JATA、10年度苦情件数は実質増加−細かい相談多く消費者以外からも増加傾向

  • 2010年5月20日
 日本旅行業協会(JATA)によると、2009年度の消費者からの苦情件数は前年比18.6%減の3025件となった。ただし、前年の2008年度は3716件だったが、普門エンタープライズやゲートウェイ21、エキスプレス・トラベルなどをはじめとする倒産関係が1478件と多く、これらを差し引くと09年度は22.2%増となり実質的に増加している。消費者以外からの照会件数は、消費者センターが55.8%増の742件、旅行業者が18.2%増の1318件と増えており、消費者から細かい事例での相談が多いためJATAへ問いあわせるケースが多いと分析する。JATAでは相談を受ける際の注意点として、初期対応でしっかりと内容を聞き取っておくことをあげる。細かい内容であっても最初の対応によって相談が長引く傾向にあるためだ。また、ネット経由で契約した人の苦情件数が2008年に比べて倍増。2008年も30%増となっており、年々増加傾向にあることがわかる。新型インフルエンザ関連の苦情は200件であった。

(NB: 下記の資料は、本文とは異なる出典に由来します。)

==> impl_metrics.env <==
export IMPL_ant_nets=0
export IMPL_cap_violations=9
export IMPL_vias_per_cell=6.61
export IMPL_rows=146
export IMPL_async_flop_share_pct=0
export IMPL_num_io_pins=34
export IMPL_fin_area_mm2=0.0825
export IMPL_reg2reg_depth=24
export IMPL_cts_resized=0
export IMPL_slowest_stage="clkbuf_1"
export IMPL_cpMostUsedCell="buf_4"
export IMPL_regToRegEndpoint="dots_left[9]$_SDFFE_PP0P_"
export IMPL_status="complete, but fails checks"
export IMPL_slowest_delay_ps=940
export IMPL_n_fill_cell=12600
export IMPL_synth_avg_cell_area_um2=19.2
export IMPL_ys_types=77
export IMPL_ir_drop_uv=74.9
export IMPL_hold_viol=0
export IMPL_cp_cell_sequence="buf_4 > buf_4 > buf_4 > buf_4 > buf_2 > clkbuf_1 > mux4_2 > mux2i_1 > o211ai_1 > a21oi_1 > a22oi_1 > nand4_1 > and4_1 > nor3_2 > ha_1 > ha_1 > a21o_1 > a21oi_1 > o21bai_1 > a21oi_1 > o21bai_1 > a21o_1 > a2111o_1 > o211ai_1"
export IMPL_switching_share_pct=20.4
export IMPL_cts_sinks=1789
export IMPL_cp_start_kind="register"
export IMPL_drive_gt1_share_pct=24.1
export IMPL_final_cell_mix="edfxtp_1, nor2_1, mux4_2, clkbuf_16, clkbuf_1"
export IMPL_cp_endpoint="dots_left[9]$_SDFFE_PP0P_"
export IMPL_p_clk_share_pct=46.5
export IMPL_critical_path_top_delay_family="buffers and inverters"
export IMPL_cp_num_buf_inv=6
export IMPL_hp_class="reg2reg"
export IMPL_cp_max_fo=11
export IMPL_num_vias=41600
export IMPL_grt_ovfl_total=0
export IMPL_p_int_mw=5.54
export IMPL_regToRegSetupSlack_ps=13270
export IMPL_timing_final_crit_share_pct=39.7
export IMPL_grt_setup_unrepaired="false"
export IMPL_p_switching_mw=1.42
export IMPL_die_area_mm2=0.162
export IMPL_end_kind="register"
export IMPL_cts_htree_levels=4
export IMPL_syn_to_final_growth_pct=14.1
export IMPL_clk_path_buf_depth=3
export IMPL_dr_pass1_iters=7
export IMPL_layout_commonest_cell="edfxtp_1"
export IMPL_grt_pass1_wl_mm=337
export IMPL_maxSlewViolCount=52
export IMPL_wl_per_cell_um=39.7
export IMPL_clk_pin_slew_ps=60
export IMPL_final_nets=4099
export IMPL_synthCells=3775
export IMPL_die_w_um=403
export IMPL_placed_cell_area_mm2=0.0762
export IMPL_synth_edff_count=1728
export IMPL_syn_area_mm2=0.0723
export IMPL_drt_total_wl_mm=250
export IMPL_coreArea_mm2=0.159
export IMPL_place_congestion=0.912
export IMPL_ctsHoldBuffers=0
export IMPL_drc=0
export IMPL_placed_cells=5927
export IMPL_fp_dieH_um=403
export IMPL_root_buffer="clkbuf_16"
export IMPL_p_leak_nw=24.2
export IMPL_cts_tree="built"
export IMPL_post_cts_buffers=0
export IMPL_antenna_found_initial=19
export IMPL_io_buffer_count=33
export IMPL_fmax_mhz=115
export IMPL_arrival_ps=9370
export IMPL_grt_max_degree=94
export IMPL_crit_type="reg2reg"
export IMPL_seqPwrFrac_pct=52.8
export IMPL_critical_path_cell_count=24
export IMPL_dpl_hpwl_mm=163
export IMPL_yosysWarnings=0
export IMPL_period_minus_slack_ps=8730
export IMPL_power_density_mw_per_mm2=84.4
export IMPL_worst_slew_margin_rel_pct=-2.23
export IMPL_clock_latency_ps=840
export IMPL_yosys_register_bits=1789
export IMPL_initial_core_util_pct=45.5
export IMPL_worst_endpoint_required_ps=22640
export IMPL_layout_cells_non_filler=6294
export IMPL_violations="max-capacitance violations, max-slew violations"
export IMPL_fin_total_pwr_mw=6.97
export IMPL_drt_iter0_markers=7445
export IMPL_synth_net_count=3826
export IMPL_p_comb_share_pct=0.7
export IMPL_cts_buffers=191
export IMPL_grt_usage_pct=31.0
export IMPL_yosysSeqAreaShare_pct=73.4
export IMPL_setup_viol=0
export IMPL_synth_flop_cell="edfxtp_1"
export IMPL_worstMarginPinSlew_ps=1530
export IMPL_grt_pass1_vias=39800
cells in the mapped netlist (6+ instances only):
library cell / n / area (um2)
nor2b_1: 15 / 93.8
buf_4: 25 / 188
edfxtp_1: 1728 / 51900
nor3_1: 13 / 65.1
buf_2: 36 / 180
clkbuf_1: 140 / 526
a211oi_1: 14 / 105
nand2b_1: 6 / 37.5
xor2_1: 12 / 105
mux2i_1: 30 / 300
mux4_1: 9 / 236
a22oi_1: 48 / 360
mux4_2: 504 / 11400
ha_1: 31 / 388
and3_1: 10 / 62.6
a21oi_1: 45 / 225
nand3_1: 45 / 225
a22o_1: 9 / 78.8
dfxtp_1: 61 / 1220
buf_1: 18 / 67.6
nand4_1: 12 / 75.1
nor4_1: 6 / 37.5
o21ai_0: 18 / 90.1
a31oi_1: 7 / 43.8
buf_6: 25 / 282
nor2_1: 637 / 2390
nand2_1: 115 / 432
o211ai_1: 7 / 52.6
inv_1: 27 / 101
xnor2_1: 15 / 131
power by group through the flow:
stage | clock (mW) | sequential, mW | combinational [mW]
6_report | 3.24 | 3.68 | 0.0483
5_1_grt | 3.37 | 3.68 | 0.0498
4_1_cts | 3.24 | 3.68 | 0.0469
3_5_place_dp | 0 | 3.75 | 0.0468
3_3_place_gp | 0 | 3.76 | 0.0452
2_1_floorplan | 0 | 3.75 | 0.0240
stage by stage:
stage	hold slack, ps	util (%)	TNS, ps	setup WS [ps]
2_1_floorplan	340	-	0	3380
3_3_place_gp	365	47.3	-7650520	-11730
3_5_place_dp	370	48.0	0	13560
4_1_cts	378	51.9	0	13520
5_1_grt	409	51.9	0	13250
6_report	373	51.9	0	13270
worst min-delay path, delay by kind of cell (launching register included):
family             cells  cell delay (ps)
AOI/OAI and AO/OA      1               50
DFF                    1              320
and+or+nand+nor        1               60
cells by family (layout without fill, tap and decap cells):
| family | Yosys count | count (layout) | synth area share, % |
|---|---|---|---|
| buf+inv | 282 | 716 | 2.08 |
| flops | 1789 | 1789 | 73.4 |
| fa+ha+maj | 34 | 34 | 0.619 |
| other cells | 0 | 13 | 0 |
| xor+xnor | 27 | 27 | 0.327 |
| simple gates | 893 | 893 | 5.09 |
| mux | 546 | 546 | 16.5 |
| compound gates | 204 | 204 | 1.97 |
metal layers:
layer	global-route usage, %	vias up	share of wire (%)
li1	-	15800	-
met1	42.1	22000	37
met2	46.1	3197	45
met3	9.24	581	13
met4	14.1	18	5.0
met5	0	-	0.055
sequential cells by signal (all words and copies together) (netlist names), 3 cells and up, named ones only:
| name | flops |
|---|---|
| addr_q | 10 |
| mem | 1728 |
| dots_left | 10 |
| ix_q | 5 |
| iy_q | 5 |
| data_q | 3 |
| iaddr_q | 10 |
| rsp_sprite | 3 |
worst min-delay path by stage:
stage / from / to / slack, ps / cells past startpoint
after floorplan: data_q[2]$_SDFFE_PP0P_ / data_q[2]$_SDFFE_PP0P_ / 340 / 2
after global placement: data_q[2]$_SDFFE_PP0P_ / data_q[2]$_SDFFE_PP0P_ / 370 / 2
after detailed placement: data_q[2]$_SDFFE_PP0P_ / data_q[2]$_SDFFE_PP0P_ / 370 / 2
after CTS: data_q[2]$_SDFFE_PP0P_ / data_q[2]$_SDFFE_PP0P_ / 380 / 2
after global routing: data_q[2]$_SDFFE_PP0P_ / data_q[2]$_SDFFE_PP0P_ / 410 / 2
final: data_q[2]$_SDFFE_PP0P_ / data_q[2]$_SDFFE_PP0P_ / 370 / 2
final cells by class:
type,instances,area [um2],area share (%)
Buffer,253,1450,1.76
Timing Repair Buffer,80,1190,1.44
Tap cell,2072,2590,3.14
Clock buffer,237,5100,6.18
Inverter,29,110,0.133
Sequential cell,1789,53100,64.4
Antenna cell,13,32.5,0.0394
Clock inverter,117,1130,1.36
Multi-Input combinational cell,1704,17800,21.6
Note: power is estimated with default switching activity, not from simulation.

 2010年2月、3月の消費者からの苦情件数は、2月が前年比17.6%増の221件、3月が69.3%減の255件。2月は取消料や申込み、契約についての相談が増えた。3月は、前年に普門エンタープライズの倒産があり831件と大幅に増加。ただし、普門エンタープライズ関連を差し引くと44%増となり実質増えている。

 具体的な事例では、割安な商品に申し込んだ後、旅行会社から電話でオーシャンビューの部屋であれば追加代金で手配できると連絡があり、その内容で依頼したが、パンフレットを確認すると追加代金の記載がなく、結果的に高い旅行代金になってしまったため、商品内容をもとに戻そうと連絡したところ取消料を請求されたという。パンフレットに案内がない場合は、旅行会社は新たに取引条件説明のための書面が必要だ。それも交付されてない場合は、オーシャンビューの部屋への変更は成立しているとはいいきれないため、取消料は請求できないという。